“Cero K” de Don DeLillo

Cero K Don DeLilloDe LA MEDICINA DE TONGOY.

Me van a perdonar que empiece esta reseña con una cita del siempre festivo E.M. Cioran. Es un fragmento de un texto breve llamado Encuentros con el suicido (incluido en El aciago demiurgo) que traigo a colación porque viene muy a cuento de la novela que hoy nos ocupa. Dice así:

«Esperar la muerte es sufrirla, degradarla al rango de un proceso, resignarse a un desenlace del que se ignora la fecha, el modo y el decorado. Se está lejos del acto absoluto. […] La muerte no es necesariamente sentida como liberación; el suicidio libera siempre; es el súmmum, es el paroxismo de la salvación. Se debería por decencia elegir uno mismo el momento de desaparecer. Es envilecedor extinguirse como se extingue uno; es intolerable verse expuesto a un fin sobre el que nada se puede, que te acecha, te abate, te precipita en lo innombrable.»
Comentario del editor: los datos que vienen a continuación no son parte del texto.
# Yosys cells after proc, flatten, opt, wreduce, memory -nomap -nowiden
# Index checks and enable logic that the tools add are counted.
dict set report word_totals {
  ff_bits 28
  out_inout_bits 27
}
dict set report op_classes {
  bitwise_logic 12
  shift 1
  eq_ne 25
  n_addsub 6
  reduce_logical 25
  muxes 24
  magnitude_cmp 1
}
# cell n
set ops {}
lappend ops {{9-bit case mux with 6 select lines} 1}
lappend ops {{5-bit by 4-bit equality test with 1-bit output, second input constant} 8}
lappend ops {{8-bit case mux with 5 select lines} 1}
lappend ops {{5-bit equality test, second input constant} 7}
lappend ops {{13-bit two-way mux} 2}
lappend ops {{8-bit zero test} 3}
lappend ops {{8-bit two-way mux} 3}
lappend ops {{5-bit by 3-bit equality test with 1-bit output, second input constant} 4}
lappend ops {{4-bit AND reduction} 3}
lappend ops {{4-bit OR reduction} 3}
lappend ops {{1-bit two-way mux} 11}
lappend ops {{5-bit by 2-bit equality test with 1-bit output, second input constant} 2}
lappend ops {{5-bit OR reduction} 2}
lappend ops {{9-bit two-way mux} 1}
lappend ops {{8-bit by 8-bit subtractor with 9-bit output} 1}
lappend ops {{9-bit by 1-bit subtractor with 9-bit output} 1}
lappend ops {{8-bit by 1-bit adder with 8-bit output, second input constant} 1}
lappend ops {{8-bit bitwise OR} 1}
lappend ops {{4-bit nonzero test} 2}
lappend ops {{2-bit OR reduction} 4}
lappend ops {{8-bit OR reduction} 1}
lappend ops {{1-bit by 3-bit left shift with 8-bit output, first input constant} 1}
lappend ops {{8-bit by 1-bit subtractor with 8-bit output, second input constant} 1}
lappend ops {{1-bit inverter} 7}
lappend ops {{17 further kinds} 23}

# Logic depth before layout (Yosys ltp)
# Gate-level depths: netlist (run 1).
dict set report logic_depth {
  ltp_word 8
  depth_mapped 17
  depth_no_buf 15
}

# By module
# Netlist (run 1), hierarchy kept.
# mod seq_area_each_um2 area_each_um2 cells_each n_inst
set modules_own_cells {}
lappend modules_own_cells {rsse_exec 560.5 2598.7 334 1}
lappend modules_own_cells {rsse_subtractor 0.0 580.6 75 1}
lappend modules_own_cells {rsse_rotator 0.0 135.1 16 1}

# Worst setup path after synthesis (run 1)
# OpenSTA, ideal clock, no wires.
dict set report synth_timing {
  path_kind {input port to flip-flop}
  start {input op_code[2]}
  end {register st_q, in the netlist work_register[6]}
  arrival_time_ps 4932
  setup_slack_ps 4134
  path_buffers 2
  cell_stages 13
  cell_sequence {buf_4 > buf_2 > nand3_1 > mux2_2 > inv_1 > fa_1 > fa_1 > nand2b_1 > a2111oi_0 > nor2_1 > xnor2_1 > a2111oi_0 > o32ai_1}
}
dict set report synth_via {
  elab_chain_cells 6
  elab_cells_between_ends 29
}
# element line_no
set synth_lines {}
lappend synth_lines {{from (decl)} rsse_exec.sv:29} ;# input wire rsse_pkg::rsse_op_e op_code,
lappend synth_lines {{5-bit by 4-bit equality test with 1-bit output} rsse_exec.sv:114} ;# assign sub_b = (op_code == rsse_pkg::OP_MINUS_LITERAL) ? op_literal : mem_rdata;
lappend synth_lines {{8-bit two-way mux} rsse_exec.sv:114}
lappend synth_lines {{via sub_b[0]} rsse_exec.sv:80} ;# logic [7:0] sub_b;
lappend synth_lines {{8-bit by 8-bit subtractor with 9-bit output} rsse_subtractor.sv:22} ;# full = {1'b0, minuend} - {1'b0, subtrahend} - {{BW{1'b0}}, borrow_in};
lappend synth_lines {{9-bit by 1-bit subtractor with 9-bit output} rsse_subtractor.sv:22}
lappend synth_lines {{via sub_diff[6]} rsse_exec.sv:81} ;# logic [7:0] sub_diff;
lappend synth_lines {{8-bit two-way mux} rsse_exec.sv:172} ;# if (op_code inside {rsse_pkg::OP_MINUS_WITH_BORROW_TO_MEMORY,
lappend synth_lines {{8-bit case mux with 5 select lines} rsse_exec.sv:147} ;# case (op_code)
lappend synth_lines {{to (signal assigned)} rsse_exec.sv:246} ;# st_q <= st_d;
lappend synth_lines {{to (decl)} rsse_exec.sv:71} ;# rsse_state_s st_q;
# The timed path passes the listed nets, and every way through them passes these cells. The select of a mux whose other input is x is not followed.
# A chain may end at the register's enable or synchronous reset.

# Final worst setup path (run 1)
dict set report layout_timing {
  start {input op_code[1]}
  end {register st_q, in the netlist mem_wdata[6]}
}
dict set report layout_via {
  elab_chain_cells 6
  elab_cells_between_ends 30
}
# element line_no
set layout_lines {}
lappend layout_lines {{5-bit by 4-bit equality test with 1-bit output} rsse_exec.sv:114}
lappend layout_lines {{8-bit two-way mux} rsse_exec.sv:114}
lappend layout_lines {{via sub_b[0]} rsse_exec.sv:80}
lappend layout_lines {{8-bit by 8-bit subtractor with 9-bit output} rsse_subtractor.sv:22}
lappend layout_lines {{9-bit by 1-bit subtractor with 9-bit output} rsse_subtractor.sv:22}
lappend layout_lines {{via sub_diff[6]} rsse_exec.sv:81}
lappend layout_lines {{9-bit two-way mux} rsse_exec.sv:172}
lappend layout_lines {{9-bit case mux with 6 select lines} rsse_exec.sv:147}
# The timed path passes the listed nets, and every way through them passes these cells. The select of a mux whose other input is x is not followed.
==> src/timing_master_config_map.vh <==
// Register offsets, field positions, reset values and timing counts of the master configuration bank.
`ifndef TIMING_MASTER_CONFIG_MAP_VH
`define TIMING_MASTER_CONFIG_MAP_VH
`define ADDR_INPUT_NINE_VALID_OVERRIDE 7'h31
`define ADDR_MASTER_CONFIG_ONE 7'h32
`define ADDR_PRIMARY_REFERENCE_FORCE 7'h33
`define ADDR_MASTER_CONFIG_THREE 7'h34
`define ADDR_SECONDARY_LOCK_AND_FORCE 7'h35
`define ADDR_RESERVED_AND_INPUT_FORMAT 7'h36
`define RST_INPUT_NINE_VALID_OVERRIDE 8'h01
`define RST_MASTER_CONFIG_ONE 8'h20
`define RST_PRIMARY_REFERENCE_FORCE 8'h0f
`define RST_MASTER_CONFIG_THREE_FIXED 8'hca
`define RST_SECONDARY_LOCK_AND_FORCE 8'h00
`define RST_RESERVED_AND_INPUT_FORMAT 8'h00
`define BIT_SOFT_RESET 7
`define BIT_INPUT_FREQUENCY_CODE_RANGE_DETECT_ENABLE 5
`define BIT_LOCK_INDICATOR_ENABLE 4
`define BIT_AUTO_FRAME_SYNC_ENABLE 7
`define BIT_PHASE_ALARM_TIMEOUT 6
`define BIT_OSCILLATOR_EDGE_SELECT 5
`define BIT_FREE_RUN_HOLDOVER 4
`define BIT_FRAME_SYNC_ENABLE 3
`define BIT_RATE_FAMILY_SELECT 2
`define BIT_REVERTIVE_SELECT 0
`define BIT_LOCK_SECONDARY_TO_PRIMARY 7
`define STATE_AUTO 3'h0
`define STATE_FREE_RUN 3'h1
`define STATE_HOLDOVER 3'h2
`define STATE_LOCKED 3'h4
`define STATE_PRELOCKED2 3'h5
`define STATE_PRELOCKED 3'h6
`define STATE_LOSS_OF_LOCK 3'h7
`define FORCE_AUTO_LOW 4'h0
`define FORCE_AUTO_HIGH 4'hf
`define FORCE_INPUT_EIGHT 4'h8
`define FORCE_INPUT_NINE 4'h9
`define FORCE_LAST_LOW_INPUT 4'h6
`define PHASE_ALARM_TIMEOUT_S 128
`define CLK_HZ 100000000
`endif

==> src/timing_master_config_tail.v <==
// Companion unit of the configuration bank with no logic of its own.
`timescale 1ns/100ps

==> src/timing_master_config_regs.v <==
// Master configuration register bank of the timing device with its control decode.
`timescale 1ns/100ps
`include "timing_master_config_map.vh"

// Functional notes
// [RULE1] Input nine override 0 forces input nine invalid; 1 leaves normal monitoring.
// [RULE2] Soft reset bit holds logic in reset; all fields default except itself.
// [RULE3] Strapped fields restore last hardware-reset capture during soft reset, no resample.
// [RULE4] Range detect enable gates quick inactive declaration from frequency measurement.
// [RULE5] Lock pin driven high when enabled and primary state is locked.
// [RULE6] State-force codes: auto, free-run, holdover, locked, prelocked2, prelocked, loss.
// [RULE7] Nonzero state-force holds primary state machine in forced state, ignoring events.
// [RULE8] Primary force codes select inputs 1-6, 8, 9; 0000 and 1111 automatic.
// [RULE9] Revertive: forced input selected at once; nonrevertive: when current one fails.
// [RULE10] Invalid forced reference: no switching; monitors continue; holdover on events.
// [RULE11] Single-sync: auto bit 1 also requires lock to configured source.
// [RULE12] Triple-sync with auto bit: clear frame-sync enable on reference change.
// [RULE13] Timeout bit 1 cancels phase alarms after 128 seconds; else software only.
// [RULE14] Oscillator edge bit: 0 rising, 1 falling.
// [RULE15] Free-run holdover bit forces 0ppm holdover offset.
// [RULE16] Frame-sync enable gates sync input pins.
// [RULE17] Rate family bit picks 2048 or 1544 kHz; default latched from strap.
// [RULE18] Revertive higher-priority valid input selected at once; secondary always revertive.
// [RULE19] Lock-secondary bit with APLL source 0 derives all outputs from primary.
// [RULE20] Secondary force uses same codes, selected at once, no switch when invalid.
// [RULE21] Four spare top bits of sixth register are plain read/write storage.
// [RULE22] Input format bits read back but do not affect input pins.
// [RULE23] Forced-invalid input omitted from priority table; validity status unchanged.
// [RULE24] Registers are 8 bits and read back last written value unless hardware clears; 0x31, 0x33 and 0x35 keep only their defined bits, the rest read 0.
module timing_master_config_regs #(
    parameter ALARM_TIMEOUT_CYCLES = 64'h1 * `PHASE_ALARM_TIMEOUT_S * `CLK_HZ
) (
    // Clock and reset.
    input wire sys_clk,
    input wire rst_n,
    // Strap pin.
    input wire rate_family_strap,
    // Register port.
    input wire [6:0] reg_addr,
    input wire reg_wr,
    input wire reg_rd,
    input wire [7:0] reg_wdata,
    output reg [7:0] reg_rdata,
    // Status from the surrounding timing logic.
    input wire [2:0] primary_state,
    input wire primary_ref_changed,
    input wire triple_sync_pin_mode,
    input wire locked_to_sync_source,
    input wire input_nine_monitor_valid,
    input wire phase_alarm_active,
    input wire sync_pulse_in,
    // Lock pin.
    output wire lock_pin_out,
    output wire lock_pin_oe,
    // Controls to the surrounding timing logic, and the APLL source setting taken in from it.
    output wire logic_reset,
    output wire input_nine_valid,
    output wire input_frequency_code_range_detect_enable,
    output wire [2:0] primary_state_force,
    output wire state_force_active,
    output wire [3:0] primary_ref_force_field,
    output wire primary_force_active,
    output wire [3:0] primary_force_input,
    output wire primary_force_immediate,
    output wire revertive_select,
    output wire secondary_revertive,
    output wire frame_sync_gate,
    output wire sync_pulse_accepted,
    output wire phase_alarm_cancel,
    output wire oscillator_edge_select,
    output wire free_run_holdover,
    output wire rate_family_select,
    output wire all_outputs_from_primary,
    output wire apll_source_select,
    input wire apll_source_cfg,
    output wire [3:0] secondary_ref_force_field,
    output wire secondary_force_active,
    output wire [3:0] secondary_force_input,
    output wire [3:0] input_format_bits
);

    reg [7:0] input_nine_valid_override_reg;
    reg [7:0] master_config_one_reg;
    reg [7:0] primary_reference_force_reg;
    reg [7:0] master_config_three_reg;
    reg [7:0] secondary_lock_and_force_reg;
    reg [7:0] reserved_and_input_format_reg;
    reg strap_reg;
    reg strap_single_sync_pin_mode_reg;
    reg strap_sync2_reg;
    reg sync_pin1_reg;
    reg sync_pin2_reg;
    reg [63:0] alarm_count_reg;
    reg alarm_cancel_reg;

    wire soft_reset = master_config_one_reg[`BIT_SOFT_RESET];
    wire wr_ok = reg_wr && !soft_reset;
    wire [7:0] master_config_three_default = `RST_MASTER_CONFIG_THREE_FIXED |
                              ({7'h00, strap_reg} << `BIT_RATE_FAMILY_SELECT);

    function force_code_ok;
        input [3:0] code;
        begin
            force_code_ok = (code != `FORCE_AUTO_LOW && code <= `FORCE_LAST_LOW_INPUT) ||
                            code == `FORCE_INPUT_EIGHT || code == `FORCE_INPUT_NINE;
        end
    endfunction

    // The strap is synchronised, then captured only while the hardware reset is held.
    always @(posedge sys_clk) begin
        strap_single_sync_pin_mode_reg <= rate_family_strap;
        strap_sync2_reg <= strap_single_sync_pin_mode_reg;
        if (!rst_n) begin
            strap_reg <= strap_sync2_reg; // [RULE17]
        end
    end

    always @(posedge sys_clk) begin
        if (!rst_n) begin
            master_config_one_reg <= `RST_MASTER_CONFIG_ONE;
        end else if (reg_wr && reg_addr == `ADDR_MASTER_CONFIG_ONE) begin
            master_config_one_reg <= soft_reset ? {reg_wdata[7], master_config_one_reg[6:0]} : reg_wdata;
        end else if (soft_reset) begin
            master_config_one_reg <= `RST_MASTER_CONFIG_ONE | 8'h80; // [RULE2]
        end
    end

    // Soft reset reloads defaults but reuses the captured strap, so the pin is not resampled.
    always @(posedge sys_clk) begin
        if (!rst_n || soft_reset) begin // [RULE2]
            input_nine_valid_override_reg <= `RST_INPUT_NINE_VALID_OVERRIDE;
            primary_reference_force_reg <= `RST_PRIMARY_REFERENCE_FORCE;
            master_config_three_reg <= !rst_n ? (`RST_MASTER_CONFIG_THREE_FIXED |
                                       ({7'h00, strap_sync2_reg} << `BIT_RATE_FAMILY_SELECT)) :
                                       master_config_three_default; // [RULE3]
            secondary_lock_and_force_reg <= `RST_SECONDARY_LOCK_AND_FORCE;
            reserved_and_input_format_reg <= `RST_RESERVED_AND_INPUT_FORMAT;
        end else begin
            if (wr_ok && reg_addr == `ADDR_INPUT_NINE_VALID_OVERRIDE) begin
                input_nine_valid_override_reg <= {7'h00, reg_wdata[0]};
            end
            if (wr_ok && reg_addr == `ADDR_PRIMARY_REFERENCE_FORCE) begin
                primary_reference_force_reg <= {4'h0, reg_wdata[3:0]};
            end
            if (wr_ok && reg_addr == `ADDR_MASTER_CONFIG_THREE) begin
                master_config_three_reg <= reg_wdata; // [RULE24]
            end
            // The hardware clear wins over a simultaneous software set of the enable bit.
            if (triple_sync_pin_mode && master_config_three_reg[`BIT_AUTO_FRAME_SYNC_ENABLE] &&
                primary_ref_changed) begin
                master_config_three_reg[`BIT_FRAME_SYNC_ENABLE] <= 1'b0; // [RULE12]
            end
            if (wr_ok && reg_addr == `ADDR_SECONDARY_LOCK_AND_FORCE) begin
                secondary_lock_and_force_reg <= {reg_wdata[7], 3'h0, reg_wdata[3:0]};
            end
            if (wr_ok && reg_addr == `ADDR_RESERVED_AND_INPUT_FORMAT) begin
                reserved_and_input_format_reg <= reg_wdata; // [RULE21] [RULE22]
            end
        end
    end

    always @(posedge sys_clk) begin
        if (!rst_n) begin
            reg_rdata <= 8'h00;
        end else if (reg_rd) begin
            case (reg_addr)
                `ADDR_INPUT_NINE_VALID_OVERRIDE: reg_rdata <= input_nine_valid_override_reg;
                `ADDR_MASTER_CONFIG_ONE: reg_rdata <= master_config_one_reg;
                `ADDR_PRIMARY_REFERENCE_FORCE: reg_rdata <= primary_reference_force_reg;
                `ADDR_MASTER_CONFIG_THREE: reg_rdata <= master_config_three_reg;
                `ADDR_SECONDARY_LOCK_AND_FORCE: reg_rdata <= secondary_lock_and_force_reg;
                `ADDR_RESERVED_AND_INPUT_FORMAT: reg_rdata <= reserved_and_input_format_reg;
                default: reg_rdata <= 8'h00;
            endcase
        end
    end

    always @(posedge sys_clk) begin
        sync_pin1_reg <= sync_pulse_in;
        sync_pin2_reg <= sync_pin1_reg;
    end

    // Alarm timer restarts whenever no alarm is standing or the timeout mode is off.
    always @(posedge sys_clk) begin
        if (!rst_n || soft_reset || !phase_alarm_active ||
            !master_config_three_reg[`BIT_PHASE_ALARM_TIMEOUT]) begin
            alarm_count_reg <= 64'h0;
            alarm_cancel_reg <= 1'b0;
        end else if (alarm_count_reg >= ALARM_TIMEOUT_CYCLES - 1) begin
            alarm_count_reg <= 64'h0;
            alarm_cancel_reg <= 1'b1; // [RULE13]
        end else begin
            alarm_count_reg <= alarm_count_reg + 64'h1;
            alarm_cancel_reg <= 1'b0;
        end
    end

    assign phase_alarm_cancel = alarm_cancel_reg;
    assign logic_reset = soft_reset; // [RULE2]
    assign input_nine_valid = input_nine_valid_override_reg[0] && input_nine_monitor_valid; // [RULE1] [RULE23]
    assign input_frequency_code_range_detect_enable = master_config_one_reg[`BIT_INPUT_FREQUENCY_CODE_RANGE_DETECT_ENABLE]; // [RULE4]
    assign lock_pin_oe = master_config_one_reg[`BIT_LOCK_INDICATOR_ENABLE]; // [RULE5]
    assign lock_pin_out = lock_pin_oe && primary_state == `STATE_LOCKED; // [RULE5]
    assign primary_state_force = master_config_one_reg[2:0]; // [RULE6]
    assign state_force_active = primary_state_force != `STATE_AUTO; // [RULE7]
    assign primary_ref_force_field = primary_reference_force_reg[3:0];
    assign primary_force_active = force_code_ok(primary_ref_force_field); // [RULE8] [RULE10]
    assign primary_force_input = primary_force_active ? primary_ref_force_field : 4'h0; // [RULE8]
    assign revertive_select = master_config_three_reg[`BIT_REVERTIVE_SELECT]; // [RULE18]
    assign primary_force_immediate = primary_force_active && revertive_select; // [RULE9]
    assign secondary_revertive = 1'b1; // [RULE18]
    assign frame_sync_gate = master_config_three_reg[`BIT_FRAME_SYNC_ENABLE] &&
        (triple_sync_pin_mode || !master_config_three_reg[`BIT_AUTO_FRAME_SYNC_ENABLE] ||
         locked_to_sync_source); // [RULE11]
    assign sync_pulse_accepted = frame_sync_gate && sync_pin2_reg; // [RULE16]
    assign oscillator_edge_select = master_config_three_reg[`BIT_OSCILLATOR_EDGE_SELECT]; // [RULE14]
    assign free_run_holdover = master_config_three_reg[`BIT_FREE_RUN_HOLDOVER]; // [RULE15]
    assign rate_family_select = master_config_three_reg[`BIT_RATE_FAMILY_SELECT]; // [RULE17]
    assign apll_source_select = apll_source_cfg;
    assign all_outputs_from_primary = secondary_lock_and_force_reg[`BIT_LOCK_SECONDARY_TO_PRIMARY] &&
                                      !apll_source_cfg; // [RULE19]
    assign secondary_ref_force_field = secondary_lock_and_force_reg[3:0];
    assign secondary_force_active = force_code_ok(secondary_ref_force_field); // [RULE20]
    assign secondary_force_input = secondary_force_active ? secondary_ref_force_field : 4'h0; // [RULE20]
    // Format bits are exported for read-back only; nothing in the input path uses them.
    assign input_format_bits = reserved_and_input_format_reg[3:0]; // [RULE22]

endmodule
==> config.mk <==
export PLATFORM = sky130hd
export DESIGN_NAME = taee_exception_unit
export DESIGN_NICKNAME = d
export VERILOG_FILES = /design/src/taee_pkg.sv /design/src/taee_exception_unit.sv
export VERILOG_INCLUDE_DIRS = /design/src
export SDC_FILE = /design/constraint.sdc
export NUM_CORES = 1
export LEC_CHECK = 0
export ABC_AREA = 1
export BUFFER_PORTS_ARGS = -buffer_cell sky130_fd_sc_hd__buf_2
export CORE_MARGIN = 5
export CORE_UTILIZATION = 53
export CTS_BUF_LIST = sky130_fd_sc_hd__clkbuf_4
export CTS_CLUSTER_DIAMETER = 100
export DETAILED_ROUTE_END_ITERATION = 10
export PLACE_DENSITY_LB_ADDON = 0.25
export SKIP_LAST_GASP = 1
export SLEW_MARGIN = 20
export SYNTH_ARGS = -nofsm -noshare
export SYNTH_HDL_FRONTEND = slang
export SYNTH_SLANG_ARGS = --single-unit
export TNS_END_PERCENT = 20
==> constraint.sdc <==
create_clock -name core_clk -period 14.65 [get_ports core_clk]
set_clock_uncertainty 0.1 [all_clocks]
set_input_delay 4.395 -clock core_clk [delete_from_list [all_inputs] [get_ports core_clk]]
set_output_delay 4.395 -clock core_clk [all_outputs]
set_load 0.05 [all_outputs]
La novela de Delillo no es, como me ha parecido leer por ahí, una novela de [ciencia] ficción que trata sobre hombres y mujeres que mueren, antes o cuando les corresponde, con la esperanza de, un día, en un futuro indeterminado, volver a la vida, criogénesis mediante. Decir algo así es de un simplismo que roza la estupidez toda vez que la novela de DeLillo es, pese a su aparente sencillez y estética ochentera, mucho más compleja que eso, por más que sí, efectivamente, su trama gire en torno a un centro de criogenización de ideología apocalíptica («Me habló con detalle de los sistemas alimentarios, de los sistemas climáticos, de la pérdida de los bosques, de la propagación de la sequía, de las muertes masivas de aves y de formas de vida oceánica, de los niveles de dióxido de carbono, de la escasez de agua potable, de las oleadas de virus que abarcaban geografías extensas») en el que gente con posibles deja sus maltrechos y ya finiquitados cuerpos con la esperanza de, algún día, cuando la ciencia haya avanzado lo suficiente, resucitar en otro cuerpo más joven, más bello y más sano.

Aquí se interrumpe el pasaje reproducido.